> _INSTRUCTIONS TO FOLLOW_: Go to the line containing "run 2: power" in the records below and print it and every following line exactly, on through the line containing "Note: power is", then stop.

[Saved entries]
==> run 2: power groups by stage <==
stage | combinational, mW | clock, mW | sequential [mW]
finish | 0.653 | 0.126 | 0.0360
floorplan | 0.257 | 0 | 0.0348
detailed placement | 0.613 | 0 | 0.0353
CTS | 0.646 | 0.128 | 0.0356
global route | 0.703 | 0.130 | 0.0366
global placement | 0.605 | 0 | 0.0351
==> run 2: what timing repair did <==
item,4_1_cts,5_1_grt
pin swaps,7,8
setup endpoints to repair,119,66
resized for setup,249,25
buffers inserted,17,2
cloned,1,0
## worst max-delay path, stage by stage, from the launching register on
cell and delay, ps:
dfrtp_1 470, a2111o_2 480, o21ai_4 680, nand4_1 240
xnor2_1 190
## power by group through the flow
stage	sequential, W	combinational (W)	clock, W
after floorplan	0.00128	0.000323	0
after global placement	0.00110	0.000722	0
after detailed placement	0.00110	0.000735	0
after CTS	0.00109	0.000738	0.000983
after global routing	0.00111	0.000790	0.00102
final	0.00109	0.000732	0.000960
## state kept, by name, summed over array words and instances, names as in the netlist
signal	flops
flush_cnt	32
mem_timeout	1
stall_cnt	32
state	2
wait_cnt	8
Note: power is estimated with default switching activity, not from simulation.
* * *
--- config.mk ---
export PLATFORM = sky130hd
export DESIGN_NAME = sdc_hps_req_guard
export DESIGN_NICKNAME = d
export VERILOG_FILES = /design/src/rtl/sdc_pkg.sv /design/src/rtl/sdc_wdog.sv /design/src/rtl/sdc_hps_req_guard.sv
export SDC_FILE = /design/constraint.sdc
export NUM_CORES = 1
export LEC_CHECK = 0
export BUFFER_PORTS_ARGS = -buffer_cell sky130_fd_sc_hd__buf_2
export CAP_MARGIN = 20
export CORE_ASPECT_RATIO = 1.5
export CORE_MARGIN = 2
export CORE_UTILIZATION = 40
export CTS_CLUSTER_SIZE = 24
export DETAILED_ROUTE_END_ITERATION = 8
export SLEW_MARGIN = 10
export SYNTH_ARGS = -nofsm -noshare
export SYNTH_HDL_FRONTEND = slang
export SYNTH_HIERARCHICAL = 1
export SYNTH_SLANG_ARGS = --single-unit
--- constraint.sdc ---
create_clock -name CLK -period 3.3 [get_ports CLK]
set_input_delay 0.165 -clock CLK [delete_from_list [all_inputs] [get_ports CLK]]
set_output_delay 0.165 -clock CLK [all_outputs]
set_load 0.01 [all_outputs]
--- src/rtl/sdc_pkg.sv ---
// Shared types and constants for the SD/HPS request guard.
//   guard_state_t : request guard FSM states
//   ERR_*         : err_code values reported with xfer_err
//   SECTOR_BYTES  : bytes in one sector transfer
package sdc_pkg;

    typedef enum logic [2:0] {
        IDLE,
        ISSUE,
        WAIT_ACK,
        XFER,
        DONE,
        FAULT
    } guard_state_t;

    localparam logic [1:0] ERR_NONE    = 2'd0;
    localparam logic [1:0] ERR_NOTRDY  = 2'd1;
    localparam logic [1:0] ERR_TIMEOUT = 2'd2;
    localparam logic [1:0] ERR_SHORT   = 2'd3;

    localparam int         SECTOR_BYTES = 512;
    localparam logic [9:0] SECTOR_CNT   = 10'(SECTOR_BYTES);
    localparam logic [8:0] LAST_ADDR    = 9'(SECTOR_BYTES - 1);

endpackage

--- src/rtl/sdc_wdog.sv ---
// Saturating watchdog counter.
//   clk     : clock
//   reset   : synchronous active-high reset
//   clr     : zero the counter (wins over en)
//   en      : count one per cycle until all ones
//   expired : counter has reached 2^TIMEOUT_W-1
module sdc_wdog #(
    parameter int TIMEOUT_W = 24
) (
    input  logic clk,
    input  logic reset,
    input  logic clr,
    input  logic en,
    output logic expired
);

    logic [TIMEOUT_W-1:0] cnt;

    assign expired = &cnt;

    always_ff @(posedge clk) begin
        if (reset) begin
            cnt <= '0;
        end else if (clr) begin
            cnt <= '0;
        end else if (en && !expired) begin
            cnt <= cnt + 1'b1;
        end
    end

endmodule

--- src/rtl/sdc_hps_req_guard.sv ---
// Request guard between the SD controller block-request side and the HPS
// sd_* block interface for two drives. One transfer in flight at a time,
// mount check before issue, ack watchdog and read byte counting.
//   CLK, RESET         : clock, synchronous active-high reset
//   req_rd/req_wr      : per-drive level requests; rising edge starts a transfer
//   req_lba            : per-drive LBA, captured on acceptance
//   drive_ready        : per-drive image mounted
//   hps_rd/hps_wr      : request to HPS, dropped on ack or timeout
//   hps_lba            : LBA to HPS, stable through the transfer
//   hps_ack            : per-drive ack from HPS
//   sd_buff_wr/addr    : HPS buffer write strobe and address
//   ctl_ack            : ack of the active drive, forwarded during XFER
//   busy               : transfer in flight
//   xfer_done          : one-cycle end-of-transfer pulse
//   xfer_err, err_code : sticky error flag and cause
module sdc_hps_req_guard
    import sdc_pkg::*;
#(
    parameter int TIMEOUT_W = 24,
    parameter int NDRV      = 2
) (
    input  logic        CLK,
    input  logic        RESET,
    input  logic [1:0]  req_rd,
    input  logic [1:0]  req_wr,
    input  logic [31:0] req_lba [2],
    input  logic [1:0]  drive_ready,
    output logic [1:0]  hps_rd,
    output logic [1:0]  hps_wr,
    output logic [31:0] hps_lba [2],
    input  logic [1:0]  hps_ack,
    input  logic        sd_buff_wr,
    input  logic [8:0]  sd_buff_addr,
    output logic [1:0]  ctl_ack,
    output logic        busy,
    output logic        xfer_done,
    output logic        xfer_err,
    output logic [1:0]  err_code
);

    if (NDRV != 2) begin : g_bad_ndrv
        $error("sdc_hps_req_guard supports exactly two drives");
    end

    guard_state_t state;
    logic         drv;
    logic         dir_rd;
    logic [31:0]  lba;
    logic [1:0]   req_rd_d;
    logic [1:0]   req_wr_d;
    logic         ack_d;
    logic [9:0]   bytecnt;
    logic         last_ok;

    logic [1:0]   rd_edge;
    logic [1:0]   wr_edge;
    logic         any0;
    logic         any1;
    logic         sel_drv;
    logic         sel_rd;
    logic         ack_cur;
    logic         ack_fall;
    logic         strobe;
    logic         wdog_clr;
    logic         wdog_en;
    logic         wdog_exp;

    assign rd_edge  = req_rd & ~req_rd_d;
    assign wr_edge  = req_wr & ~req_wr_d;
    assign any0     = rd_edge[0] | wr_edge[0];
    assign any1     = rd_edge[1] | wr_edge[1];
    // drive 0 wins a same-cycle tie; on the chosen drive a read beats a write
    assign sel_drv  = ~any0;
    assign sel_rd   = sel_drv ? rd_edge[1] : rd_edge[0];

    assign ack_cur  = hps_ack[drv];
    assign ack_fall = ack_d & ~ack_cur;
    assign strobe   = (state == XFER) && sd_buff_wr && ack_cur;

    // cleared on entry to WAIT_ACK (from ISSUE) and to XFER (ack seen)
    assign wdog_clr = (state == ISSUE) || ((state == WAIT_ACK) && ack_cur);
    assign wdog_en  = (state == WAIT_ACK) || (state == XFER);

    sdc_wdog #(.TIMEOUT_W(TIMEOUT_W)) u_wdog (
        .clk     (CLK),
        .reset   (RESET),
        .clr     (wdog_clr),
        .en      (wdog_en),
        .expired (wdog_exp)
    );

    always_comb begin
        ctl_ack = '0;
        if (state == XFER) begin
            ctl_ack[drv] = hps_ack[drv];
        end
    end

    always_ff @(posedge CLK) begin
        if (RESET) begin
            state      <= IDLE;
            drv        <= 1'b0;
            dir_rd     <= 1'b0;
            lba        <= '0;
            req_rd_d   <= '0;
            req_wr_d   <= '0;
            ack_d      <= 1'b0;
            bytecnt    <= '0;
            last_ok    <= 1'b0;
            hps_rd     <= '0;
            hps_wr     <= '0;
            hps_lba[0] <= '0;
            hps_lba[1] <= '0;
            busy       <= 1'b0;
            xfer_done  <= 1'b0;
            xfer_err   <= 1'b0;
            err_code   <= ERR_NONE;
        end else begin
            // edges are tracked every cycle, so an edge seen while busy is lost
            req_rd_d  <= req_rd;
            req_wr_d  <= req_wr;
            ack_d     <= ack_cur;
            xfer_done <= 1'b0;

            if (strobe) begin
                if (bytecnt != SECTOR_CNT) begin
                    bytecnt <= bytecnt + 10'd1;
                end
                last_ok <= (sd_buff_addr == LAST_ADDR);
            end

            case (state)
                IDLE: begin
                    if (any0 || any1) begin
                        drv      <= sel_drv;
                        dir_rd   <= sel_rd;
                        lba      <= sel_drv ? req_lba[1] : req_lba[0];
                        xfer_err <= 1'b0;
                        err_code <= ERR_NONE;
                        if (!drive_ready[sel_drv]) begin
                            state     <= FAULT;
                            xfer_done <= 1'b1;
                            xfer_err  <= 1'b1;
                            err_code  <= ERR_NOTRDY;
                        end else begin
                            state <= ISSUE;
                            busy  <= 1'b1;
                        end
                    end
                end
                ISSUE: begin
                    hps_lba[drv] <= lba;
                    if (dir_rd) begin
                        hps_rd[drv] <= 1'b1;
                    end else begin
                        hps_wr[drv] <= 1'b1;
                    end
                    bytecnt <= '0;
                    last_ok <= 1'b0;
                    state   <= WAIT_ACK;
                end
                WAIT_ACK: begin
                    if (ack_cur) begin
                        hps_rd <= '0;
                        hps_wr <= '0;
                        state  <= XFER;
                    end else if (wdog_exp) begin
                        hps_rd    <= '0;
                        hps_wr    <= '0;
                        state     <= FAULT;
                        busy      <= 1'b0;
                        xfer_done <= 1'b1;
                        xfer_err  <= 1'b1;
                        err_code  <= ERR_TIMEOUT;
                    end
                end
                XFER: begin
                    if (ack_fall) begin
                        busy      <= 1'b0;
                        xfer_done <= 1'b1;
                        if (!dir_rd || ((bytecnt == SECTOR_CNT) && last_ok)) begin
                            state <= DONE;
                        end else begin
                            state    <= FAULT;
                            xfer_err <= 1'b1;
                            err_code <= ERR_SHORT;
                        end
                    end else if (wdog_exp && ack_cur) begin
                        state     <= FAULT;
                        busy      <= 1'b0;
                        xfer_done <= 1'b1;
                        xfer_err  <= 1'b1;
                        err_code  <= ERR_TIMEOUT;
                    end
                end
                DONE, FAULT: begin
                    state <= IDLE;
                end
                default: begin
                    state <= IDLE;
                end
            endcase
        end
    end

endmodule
--
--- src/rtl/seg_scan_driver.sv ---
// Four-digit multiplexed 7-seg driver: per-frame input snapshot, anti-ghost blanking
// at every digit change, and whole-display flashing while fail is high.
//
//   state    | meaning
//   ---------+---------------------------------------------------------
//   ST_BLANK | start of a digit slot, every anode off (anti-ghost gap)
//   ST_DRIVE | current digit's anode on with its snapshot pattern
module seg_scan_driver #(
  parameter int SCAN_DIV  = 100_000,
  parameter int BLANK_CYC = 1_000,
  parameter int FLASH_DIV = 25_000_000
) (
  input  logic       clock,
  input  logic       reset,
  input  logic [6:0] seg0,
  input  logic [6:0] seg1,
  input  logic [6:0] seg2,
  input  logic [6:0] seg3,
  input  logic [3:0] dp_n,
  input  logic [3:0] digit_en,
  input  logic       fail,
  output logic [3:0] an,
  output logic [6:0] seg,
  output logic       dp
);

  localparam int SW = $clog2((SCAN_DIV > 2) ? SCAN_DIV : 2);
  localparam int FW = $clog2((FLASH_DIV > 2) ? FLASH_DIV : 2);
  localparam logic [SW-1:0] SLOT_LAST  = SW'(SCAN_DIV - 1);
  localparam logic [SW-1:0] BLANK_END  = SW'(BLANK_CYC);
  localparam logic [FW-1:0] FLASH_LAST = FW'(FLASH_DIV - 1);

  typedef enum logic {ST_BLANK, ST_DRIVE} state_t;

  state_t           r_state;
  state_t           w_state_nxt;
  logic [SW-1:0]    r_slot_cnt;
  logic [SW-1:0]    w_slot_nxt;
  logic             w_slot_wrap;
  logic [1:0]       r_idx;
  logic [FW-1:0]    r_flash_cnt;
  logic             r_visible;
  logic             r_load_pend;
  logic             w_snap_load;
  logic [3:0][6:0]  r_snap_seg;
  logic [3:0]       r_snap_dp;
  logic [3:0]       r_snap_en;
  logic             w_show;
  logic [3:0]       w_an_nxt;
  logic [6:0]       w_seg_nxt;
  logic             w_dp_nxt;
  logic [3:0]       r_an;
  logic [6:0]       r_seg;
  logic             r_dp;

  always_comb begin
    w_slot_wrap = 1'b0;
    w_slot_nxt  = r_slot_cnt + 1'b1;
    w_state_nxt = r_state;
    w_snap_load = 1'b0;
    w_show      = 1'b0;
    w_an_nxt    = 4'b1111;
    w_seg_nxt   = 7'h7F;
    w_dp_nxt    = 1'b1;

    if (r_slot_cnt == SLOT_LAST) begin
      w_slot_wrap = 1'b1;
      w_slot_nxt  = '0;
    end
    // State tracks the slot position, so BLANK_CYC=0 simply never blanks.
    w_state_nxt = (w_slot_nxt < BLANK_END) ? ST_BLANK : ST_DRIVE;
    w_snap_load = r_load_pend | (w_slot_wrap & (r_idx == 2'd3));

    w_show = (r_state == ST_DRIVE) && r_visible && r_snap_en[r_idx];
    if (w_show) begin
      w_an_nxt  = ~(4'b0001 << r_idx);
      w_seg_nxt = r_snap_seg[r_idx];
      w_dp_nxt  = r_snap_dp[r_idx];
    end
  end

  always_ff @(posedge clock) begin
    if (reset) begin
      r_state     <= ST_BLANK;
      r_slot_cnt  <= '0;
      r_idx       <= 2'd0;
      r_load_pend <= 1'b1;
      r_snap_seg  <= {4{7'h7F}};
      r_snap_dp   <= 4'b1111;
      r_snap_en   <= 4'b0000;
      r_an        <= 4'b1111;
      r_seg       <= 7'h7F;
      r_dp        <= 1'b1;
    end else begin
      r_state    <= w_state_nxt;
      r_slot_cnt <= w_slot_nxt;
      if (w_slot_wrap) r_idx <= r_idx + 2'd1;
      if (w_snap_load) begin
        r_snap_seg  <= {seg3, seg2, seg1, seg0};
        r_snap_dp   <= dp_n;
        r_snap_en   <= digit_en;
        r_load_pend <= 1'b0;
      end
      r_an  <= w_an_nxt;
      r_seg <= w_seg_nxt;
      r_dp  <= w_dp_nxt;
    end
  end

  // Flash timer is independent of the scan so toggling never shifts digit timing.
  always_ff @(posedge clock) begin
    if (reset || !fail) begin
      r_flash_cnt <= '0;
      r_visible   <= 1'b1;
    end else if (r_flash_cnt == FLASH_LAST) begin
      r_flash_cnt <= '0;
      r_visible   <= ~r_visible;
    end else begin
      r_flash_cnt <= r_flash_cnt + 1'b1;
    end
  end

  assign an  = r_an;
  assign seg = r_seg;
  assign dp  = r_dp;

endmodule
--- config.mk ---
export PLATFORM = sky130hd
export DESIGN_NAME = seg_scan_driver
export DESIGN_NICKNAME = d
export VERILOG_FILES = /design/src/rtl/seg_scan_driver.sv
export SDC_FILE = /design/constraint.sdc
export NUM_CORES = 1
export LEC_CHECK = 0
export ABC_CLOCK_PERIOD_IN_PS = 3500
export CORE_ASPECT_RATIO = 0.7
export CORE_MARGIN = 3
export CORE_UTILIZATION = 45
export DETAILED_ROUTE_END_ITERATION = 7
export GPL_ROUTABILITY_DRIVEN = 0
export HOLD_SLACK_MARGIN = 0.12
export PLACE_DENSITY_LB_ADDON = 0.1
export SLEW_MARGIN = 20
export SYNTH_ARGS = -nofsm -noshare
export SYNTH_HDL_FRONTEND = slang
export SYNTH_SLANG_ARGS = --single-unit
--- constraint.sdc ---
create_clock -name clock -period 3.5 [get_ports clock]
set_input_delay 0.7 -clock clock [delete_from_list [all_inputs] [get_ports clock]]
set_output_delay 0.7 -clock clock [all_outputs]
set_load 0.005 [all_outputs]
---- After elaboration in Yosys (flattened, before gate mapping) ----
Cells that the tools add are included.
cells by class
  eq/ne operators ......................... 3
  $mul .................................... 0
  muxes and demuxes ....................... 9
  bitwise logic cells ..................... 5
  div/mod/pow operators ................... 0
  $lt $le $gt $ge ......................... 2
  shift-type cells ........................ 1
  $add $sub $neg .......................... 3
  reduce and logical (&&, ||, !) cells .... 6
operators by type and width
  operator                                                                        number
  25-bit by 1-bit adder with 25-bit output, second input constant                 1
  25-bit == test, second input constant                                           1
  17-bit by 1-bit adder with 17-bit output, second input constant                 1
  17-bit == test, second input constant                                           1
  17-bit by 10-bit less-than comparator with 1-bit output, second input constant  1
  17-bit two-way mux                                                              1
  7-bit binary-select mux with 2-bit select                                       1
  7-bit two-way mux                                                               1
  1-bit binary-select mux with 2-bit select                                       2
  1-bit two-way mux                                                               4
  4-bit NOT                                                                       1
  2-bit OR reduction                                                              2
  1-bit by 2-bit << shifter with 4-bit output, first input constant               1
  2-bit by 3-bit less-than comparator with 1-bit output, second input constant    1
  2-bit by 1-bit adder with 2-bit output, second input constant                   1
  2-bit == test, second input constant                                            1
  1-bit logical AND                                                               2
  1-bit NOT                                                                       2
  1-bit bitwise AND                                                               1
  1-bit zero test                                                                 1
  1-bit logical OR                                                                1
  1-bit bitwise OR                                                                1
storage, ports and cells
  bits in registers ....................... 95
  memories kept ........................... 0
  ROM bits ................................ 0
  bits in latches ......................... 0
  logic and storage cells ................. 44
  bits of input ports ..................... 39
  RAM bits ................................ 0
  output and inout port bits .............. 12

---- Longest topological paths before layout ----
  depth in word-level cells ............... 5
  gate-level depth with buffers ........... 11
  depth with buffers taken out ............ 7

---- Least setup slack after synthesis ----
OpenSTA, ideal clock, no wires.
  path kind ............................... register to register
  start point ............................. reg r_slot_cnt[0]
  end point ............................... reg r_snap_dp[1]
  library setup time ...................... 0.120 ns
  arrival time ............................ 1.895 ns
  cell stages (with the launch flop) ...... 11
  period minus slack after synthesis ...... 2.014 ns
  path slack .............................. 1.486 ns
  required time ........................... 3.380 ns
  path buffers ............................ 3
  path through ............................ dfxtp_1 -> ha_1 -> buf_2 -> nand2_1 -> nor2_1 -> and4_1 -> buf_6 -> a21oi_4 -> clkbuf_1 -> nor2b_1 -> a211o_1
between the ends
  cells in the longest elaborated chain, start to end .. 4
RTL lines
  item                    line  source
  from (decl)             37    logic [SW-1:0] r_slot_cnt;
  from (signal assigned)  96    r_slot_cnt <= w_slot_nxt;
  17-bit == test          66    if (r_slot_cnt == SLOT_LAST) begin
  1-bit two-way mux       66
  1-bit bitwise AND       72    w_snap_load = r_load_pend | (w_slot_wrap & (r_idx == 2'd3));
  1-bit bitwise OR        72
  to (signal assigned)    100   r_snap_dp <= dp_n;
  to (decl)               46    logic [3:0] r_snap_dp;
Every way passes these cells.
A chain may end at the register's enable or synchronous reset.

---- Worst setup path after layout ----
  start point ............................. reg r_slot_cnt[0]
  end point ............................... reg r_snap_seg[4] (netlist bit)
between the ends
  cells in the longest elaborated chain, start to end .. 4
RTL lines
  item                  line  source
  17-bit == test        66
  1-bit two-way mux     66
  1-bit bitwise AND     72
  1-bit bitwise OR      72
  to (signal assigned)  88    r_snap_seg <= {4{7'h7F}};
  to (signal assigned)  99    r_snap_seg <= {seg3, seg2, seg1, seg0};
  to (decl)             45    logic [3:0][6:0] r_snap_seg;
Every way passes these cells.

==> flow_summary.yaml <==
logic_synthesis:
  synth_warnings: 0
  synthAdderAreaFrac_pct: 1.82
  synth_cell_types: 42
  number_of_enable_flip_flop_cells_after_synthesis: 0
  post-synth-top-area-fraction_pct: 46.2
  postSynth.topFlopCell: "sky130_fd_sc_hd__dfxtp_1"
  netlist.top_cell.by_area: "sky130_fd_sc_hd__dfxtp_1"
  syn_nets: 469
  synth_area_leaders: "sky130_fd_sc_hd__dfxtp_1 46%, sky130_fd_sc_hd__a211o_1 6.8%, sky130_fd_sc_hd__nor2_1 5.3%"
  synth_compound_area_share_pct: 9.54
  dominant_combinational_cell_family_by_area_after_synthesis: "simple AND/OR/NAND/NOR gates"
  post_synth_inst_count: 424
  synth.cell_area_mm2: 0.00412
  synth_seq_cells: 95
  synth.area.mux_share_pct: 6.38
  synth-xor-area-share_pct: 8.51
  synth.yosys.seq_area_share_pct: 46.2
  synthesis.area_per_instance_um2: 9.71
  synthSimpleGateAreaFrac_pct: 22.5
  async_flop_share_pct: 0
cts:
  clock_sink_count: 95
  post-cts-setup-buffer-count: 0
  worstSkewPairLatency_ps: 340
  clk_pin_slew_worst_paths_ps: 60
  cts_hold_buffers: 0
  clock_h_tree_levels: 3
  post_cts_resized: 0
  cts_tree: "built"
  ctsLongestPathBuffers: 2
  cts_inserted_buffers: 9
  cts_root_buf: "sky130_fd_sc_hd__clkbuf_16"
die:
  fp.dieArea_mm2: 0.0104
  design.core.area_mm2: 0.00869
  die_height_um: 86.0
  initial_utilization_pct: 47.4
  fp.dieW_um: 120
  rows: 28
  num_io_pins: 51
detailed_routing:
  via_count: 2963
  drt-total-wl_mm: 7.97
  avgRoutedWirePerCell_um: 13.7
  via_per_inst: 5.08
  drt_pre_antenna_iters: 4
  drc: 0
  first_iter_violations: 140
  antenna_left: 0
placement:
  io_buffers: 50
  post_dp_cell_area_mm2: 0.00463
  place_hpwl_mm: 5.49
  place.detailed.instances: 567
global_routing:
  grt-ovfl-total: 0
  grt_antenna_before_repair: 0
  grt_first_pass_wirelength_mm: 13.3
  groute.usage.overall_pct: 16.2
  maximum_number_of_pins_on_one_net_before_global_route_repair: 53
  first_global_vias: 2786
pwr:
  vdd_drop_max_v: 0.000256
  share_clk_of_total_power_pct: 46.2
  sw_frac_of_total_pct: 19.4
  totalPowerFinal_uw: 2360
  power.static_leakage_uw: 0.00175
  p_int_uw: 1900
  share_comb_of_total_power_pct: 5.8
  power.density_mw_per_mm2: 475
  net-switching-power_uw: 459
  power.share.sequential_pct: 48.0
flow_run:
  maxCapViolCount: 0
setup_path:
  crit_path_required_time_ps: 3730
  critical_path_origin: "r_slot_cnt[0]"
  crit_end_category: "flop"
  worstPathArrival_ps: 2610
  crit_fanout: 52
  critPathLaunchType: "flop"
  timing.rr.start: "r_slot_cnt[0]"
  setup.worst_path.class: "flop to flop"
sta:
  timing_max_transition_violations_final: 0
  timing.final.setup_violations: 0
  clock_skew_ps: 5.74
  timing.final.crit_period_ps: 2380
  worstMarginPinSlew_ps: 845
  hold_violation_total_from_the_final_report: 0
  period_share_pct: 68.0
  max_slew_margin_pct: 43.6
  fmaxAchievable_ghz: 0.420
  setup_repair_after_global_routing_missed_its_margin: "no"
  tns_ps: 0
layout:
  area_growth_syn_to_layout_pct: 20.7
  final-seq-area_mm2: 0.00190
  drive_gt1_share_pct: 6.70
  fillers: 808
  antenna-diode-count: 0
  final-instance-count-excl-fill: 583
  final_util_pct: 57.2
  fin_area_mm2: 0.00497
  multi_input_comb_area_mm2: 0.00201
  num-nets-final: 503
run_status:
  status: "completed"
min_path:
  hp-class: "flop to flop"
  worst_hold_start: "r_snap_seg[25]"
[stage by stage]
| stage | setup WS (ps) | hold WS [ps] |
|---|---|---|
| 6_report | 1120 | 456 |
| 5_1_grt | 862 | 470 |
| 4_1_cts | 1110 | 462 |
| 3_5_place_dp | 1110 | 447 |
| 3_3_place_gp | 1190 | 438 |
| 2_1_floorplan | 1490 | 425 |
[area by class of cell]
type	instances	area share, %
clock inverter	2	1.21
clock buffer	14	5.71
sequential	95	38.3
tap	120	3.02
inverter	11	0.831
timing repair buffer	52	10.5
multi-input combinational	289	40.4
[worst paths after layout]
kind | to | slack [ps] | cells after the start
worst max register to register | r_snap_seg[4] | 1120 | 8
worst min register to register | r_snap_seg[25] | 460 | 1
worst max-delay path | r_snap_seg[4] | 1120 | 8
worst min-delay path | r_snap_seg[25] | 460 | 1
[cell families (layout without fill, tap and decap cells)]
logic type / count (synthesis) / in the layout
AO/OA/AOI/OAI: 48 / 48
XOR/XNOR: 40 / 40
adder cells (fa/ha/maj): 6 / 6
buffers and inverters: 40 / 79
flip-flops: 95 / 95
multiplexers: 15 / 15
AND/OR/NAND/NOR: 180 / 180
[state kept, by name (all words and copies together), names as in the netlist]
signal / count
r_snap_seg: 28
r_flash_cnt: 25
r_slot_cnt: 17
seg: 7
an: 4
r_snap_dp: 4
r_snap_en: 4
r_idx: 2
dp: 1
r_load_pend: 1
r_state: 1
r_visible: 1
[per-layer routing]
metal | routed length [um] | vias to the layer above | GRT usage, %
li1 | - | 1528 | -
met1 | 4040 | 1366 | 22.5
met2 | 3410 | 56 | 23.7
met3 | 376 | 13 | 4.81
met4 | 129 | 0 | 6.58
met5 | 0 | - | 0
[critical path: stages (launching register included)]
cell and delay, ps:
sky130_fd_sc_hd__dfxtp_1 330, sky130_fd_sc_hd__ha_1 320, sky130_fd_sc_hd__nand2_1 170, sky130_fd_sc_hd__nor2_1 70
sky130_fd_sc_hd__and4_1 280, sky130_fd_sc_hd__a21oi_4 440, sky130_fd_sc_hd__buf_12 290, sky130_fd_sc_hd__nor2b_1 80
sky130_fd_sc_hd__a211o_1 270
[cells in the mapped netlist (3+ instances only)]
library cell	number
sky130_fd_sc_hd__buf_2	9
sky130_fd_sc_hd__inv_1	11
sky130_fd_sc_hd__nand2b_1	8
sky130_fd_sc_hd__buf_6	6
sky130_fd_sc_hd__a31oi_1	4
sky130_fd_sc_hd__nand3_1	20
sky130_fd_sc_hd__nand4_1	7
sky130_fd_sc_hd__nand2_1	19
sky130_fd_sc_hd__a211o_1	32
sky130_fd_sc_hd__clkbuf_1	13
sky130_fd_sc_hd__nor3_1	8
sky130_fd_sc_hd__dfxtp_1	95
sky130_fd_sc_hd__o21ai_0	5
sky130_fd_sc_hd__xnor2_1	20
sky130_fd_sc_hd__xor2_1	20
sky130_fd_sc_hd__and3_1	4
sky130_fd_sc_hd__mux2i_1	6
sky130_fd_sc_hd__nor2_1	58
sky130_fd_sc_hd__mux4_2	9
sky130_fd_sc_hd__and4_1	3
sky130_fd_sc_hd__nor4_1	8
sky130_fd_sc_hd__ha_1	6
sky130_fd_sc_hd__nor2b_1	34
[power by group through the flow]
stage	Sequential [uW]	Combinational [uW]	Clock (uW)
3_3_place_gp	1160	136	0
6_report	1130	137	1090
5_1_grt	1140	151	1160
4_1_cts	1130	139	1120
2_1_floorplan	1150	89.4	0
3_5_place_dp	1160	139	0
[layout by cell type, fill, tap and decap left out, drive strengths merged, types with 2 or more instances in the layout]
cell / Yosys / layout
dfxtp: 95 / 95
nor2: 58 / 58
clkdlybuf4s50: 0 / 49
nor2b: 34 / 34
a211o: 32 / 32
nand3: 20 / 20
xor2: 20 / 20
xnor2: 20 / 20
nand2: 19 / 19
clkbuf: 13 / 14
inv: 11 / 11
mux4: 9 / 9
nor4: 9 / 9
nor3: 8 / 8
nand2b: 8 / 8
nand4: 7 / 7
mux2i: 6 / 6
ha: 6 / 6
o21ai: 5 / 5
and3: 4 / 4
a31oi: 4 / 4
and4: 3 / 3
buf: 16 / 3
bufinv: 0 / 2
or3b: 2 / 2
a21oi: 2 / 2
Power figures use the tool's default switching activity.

> _TASK RESPONSE_:
==> run 2: power groups by stage <==
stage | combinational, mW | clock, mW | sequential [mW]
finish | 0.653 | 0.126 | 0.0360
floorplan | 0.257 | 0 | 0.0348
detailed placement | 0.613 | 0 | 0.0353
CTS | 0.646 | 0.128 | 0.0356
global route | 0.703 | 0.130 | 0.0366
global placement | 0.605 | 0 | 0.0351
==> run 2: what timing repair did <==
item,4_1_cts,5_1_grt
pin swaps,7,8
setup endpoints to repair,119,66
resized for setup,249,25
buffers inserted,17,2
cloned,1,0
## worst max-delay path, stage by stage, from the launching register on
cell and delay, ps:
dfrtp_1 470, a2111o_2 480, o21ai_4 680, nand4_1 240
xnor2_1 190
## power by group through the flow
stage	sequential, W	combinational (W)	clock, W
after floorplan	0.00128	0.000323	0
after global placement	0.00110	0.000722	0
after detailed placement	0.00110	0.000735	0
after CTS	0.00109	0.000738	0.000983
after global routing	0.00111	0.000790	0.00102
final	0.00109	0.000732	0.000960
## state kept, by name, summed over array words and instances, names as in the netlist
signal	flops
flush_cnt	32
mem_timeout	1
stall_cnt	32
state	2
wait_cnt	8
Note: power is estimated with default switching activity, not from simulation.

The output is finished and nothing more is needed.